Earthquake doublets form a particular challenge for seismic hazard assessment and can provide insights into potentially characteristic fault behaviour. However, knowledge on this type of earthquake sequences is limited to information provided by historical archives as their identification in paleoseismic records is ambiguous. The continuous sedimentation records provided by lacustrine settings might be able to resolve closely-timed earthquakes, but confident identification of earthquake doublets has, up to now, not been made. To reveal the potential of these high-resolution records, we perform a detailed analysis of a multi-pulsed turbidite that has been identified in the sedimentary infill of Lake Singkarak and that was generated by the March 2007 West Sumatra earthquake doublet (i.e. two M_w>6 shocks on adjacent fault segments at 2 hours apart).

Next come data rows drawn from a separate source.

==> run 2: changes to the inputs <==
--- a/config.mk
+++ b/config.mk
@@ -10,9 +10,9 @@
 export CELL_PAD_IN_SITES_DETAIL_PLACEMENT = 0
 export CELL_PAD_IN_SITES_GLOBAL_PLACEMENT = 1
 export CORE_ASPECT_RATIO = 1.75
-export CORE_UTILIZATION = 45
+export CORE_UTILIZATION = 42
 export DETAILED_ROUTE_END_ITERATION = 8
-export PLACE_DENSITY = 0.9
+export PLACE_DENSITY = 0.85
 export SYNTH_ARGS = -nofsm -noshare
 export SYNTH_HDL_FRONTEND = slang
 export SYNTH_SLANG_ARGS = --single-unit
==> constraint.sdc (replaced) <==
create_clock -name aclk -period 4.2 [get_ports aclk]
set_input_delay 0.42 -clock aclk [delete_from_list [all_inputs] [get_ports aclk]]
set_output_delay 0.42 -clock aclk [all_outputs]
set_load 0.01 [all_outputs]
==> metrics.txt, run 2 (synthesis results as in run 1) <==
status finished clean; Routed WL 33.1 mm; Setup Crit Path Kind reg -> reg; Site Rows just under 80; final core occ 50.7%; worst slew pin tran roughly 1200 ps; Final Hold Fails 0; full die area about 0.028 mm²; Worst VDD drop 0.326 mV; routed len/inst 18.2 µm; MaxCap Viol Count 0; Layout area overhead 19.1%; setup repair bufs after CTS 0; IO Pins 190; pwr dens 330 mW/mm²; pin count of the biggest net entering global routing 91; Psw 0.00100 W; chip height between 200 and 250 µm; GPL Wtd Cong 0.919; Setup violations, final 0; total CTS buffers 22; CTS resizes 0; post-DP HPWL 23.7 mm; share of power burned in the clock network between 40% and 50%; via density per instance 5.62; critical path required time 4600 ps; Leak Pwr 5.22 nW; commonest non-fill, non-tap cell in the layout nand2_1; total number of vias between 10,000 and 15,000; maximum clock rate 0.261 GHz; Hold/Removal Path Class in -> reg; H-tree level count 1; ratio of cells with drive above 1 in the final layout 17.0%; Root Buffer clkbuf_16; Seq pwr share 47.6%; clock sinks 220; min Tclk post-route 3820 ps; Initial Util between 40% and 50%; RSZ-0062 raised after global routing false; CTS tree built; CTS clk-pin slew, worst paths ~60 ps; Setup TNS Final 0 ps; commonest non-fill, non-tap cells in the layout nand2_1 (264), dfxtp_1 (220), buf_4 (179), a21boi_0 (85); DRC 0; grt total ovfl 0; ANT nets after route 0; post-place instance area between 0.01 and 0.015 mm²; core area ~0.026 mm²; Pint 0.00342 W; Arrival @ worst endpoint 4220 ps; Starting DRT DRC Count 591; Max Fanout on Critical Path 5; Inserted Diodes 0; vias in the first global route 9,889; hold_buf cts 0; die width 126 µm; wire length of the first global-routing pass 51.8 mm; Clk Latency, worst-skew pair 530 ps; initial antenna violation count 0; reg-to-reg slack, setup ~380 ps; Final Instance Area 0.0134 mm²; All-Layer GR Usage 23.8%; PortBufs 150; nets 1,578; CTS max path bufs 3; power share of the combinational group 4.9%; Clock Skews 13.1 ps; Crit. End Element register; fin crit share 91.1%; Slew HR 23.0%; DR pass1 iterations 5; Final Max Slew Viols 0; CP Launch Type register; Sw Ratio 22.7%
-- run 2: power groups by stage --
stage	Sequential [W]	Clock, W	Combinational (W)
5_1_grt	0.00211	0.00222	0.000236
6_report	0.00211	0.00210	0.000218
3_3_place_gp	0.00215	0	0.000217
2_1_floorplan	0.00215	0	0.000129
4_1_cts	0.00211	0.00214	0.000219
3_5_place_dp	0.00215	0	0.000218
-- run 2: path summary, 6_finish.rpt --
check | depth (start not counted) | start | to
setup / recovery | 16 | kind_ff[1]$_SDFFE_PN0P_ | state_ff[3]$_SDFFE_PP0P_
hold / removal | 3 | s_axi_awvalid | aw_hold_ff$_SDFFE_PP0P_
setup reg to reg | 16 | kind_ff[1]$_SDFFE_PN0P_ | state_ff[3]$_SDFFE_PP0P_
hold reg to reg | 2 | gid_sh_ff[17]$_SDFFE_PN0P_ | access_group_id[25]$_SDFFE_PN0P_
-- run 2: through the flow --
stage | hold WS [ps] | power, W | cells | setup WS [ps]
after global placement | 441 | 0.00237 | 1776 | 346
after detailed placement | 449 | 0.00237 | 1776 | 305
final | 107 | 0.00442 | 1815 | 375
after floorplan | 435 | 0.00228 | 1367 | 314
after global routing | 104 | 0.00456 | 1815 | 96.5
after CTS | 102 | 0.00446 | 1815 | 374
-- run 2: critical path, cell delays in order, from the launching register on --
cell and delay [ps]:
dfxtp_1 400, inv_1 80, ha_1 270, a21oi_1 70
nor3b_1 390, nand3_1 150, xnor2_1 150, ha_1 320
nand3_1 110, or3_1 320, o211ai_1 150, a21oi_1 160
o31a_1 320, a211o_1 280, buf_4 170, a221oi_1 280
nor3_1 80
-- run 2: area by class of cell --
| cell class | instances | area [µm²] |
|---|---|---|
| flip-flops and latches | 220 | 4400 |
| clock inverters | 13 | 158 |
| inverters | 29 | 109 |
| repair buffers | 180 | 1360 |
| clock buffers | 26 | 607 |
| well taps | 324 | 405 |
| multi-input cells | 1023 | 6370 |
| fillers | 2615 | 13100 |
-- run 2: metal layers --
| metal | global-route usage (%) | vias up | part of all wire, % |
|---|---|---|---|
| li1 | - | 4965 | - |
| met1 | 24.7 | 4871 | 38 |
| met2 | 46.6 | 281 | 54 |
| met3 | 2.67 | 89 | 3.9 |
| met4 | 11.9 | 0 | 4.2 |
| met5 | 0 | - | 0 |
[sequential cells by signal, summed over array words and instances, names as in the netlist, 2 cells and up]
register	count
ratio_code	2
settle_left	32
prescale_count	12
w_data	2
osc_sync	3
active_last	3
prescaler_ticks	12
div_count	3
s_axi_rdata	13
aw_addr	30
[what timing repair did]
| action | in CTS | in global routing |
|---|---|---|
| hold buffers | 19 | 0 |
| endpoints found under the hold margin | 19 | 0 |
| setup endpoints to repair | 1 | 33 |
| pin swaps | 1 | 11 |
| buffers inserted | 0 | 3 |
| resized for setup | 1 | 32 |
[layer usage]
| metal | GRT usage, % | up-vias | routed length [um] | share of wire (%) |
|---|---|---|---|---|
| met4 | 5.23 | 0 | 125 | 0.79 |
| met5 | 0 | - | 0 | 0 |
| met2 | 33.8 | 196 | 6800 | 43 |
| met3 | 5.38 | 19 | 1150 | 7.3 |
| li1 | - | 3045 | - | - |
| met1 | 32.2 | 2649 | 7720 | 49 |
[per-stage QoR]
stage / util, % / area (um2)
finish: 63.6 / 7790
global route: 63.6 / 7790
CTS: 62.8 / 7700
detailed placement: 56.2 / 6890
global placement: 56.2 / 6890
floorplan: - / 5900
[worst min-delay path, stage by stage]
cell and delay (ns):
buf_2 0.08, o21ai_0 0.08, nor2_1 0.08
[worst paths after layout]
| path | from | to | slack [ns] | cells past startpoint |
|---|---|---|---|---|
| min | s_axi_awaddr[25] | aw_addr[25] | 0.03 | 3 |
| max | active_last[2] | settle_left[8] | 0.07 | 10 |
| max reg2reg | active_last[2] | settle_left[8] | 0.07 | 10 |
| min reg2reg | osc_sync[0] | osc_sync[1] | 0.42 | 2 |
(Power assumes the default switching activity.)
File: src/vsbd_defs.vh
/*
 * Constants for the serial byte decoder of the 16-position display:
 * register offsets, field positions, reset values and timing counts.
 * Assumes a 40 MHz pclk and 32-bit APB data with byte addresses.
 */
`ifndef VSBD_DEFS_VH
`define VSBD_DEFS_VH

// register byte offsets
`define VSBD_OFS_CTRL      8'h00
`define VSBD_OFS_STAT      8'h04
`define VSBD_OFS_DISP      8'h08
`define VSBD_OFS_BUF       8'h40

// control register fields
`define VSBD_CTRL_HOLD     0

// status register fields
`define VSBD_STAT_PTR_LSB  0
`define VSBD_STAT_LVL_LSB  4
`define VSBD_STAT_OVF      16
`define VSBD_STAT_INIT     17

// display register fields
`define VSBD_DISP_DUTY_LSB 0
`define VSBD_DISP_CNT_LSB  8

// received byte layout
`define VSBD_CMD_BIT       7
`define VSBD_OP_PTR        4'hA
`define VSBD_OP_CNT        4'hC
`define VSBD_OP_DUTY       3'h7

// buffer entry layout: code, point flag, comma flag
`define VSBD_ENT_DP        6
`define VSBD_ENT_COMMA     7

// character codes that attach to the previous character
`define VSBD_CODE_DP       6'h2E
`define VSBD_CODE_COMMA    6'h2C

// values after reset or initialisation
`define VSBD_DUTY_RST      5'h00
`define VSBD_CNT_RST       5'h10
`define VSBD_PTR_RST       4'hF

// timing: least initialisation pulse the host must give
`define VSBD_CLK_NS        25
`define VSBD_TRST_NS       100000
`define VSBD_TRST_CYC      ((`VSBD_TRST_NS + `VSBD_CLK_NS - 1) / `VSBD_CLK_NS)

// fifo shape
`define VSBD_FIFO_W        8
`define VSBD_FIFO_D        32

`endif

File: src/vsbd_fifo.v
/*
 * Synchronous FIFO with valid/ready on both sides and a clear input.
 * Assumes one clock; depth is a power of two.
 */
`timescale 1ns/1ps
module vsbd_fifo #(
    parameter W  = 8,
    parameter D  = 32,
    parameter AW = 5
) (
    input  wire          clk,
    input  wire          rst_n,
    input  wire          clr,
    input  wire          in_valid,
    output wire          in_ready,
    input  wire [W-1:0]  in_data,
    output wire          out_valid,
    input  wire          out_ready,
    output wire [W-1:0]  out_data,
    output wire [AW:0]   level
);
    reg  [W-1:0]  mem [0:D-1];
    reg  [AW-1:0] wr_q;
    reg  [AW-1:0] rd_q;
    reg  [AW:0]   cnt_q;
    wire          push;
    wire          pop;

    // honest flags straight from the occupancy count
    assign in_ready  = (cnt_q != D[AW:0]);
    assign out_valid = (cnt_q != {(AW+1){1'b0}});
    assign push      = in_valid & in_ready;
    assign pop       = out_valid & out_ready;
    assign out_data  = mem[rd_q];
    assign level     = cnt_q;

    // storage has no reset; only pointers matter
    always @(posedge clk) begin
        if (push) begin
            mem[wr_q] <= in_data;
        end
    end

    // pointers and count
    always @(posedge clk or negedge rst_n) begin
        if (!rst_n) begin
            wr_q  <= {AW{1'b0}};
            rd_q  <= {AW{1'b0}};
            cnt_q <= {(AW+1){1'b0}};
        end else if (clr) begin
            wr_q  <= {AW{1'b0}};
            rd_q  <= {AW{1'b0}};
            cnt_q <= {(AW+1){1'b0}};
        end else begin
            if (push) begin
                wr_q <= wr_q + {{(AW-1){1'b0}}, 1'b1};
            end
            if (pop) begin
                rd_q <= rd_q + {{(AW-1){1'b0}}, 1'b1};
            end
            if (push && !pop) begin
                cnt_q <= cnt_q + {{AW{1'b0}}, 1'b1};
            end else if (pop && !push) begin
                cnt_q <= cnt_q - {{AW{1'b0}}, 1'b1};
            end
        end
    end
endmodule // vsbd_fifo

In order to distinguish non-synchronously generated pulses in this turbidite (different earthquake, same turbidite source area) from those that are potentially synchronously-generated (same earthquake, different turbidite source areas), we develop a new methodology that allows analysing paleoflow directions by using grain-size analysis, natural remanent magnetization measurements and high-resolution X-ray computed tomography. Combining these techniques allows us to reveal the absolute geographical orientation of elongated grains, which are considered to be deposited aligned to the dominant paleoflow direction. Application to the 2007 turbidite in Lake Singkarak allows identifying the presence of non-synchronously generated pulses, thus confirming that each earthquake in the 2007 West Sumatra doublet triggered separate turbidity currents in the lake. Our study thus underscores the invaluable sensitivity of lacustrine paleoseismic records and outlines a promising methodology to analyse previously-described multi-pulsed lacustrine turbidites to reveal the occurrence of, up to now, unknown earthquake doublets.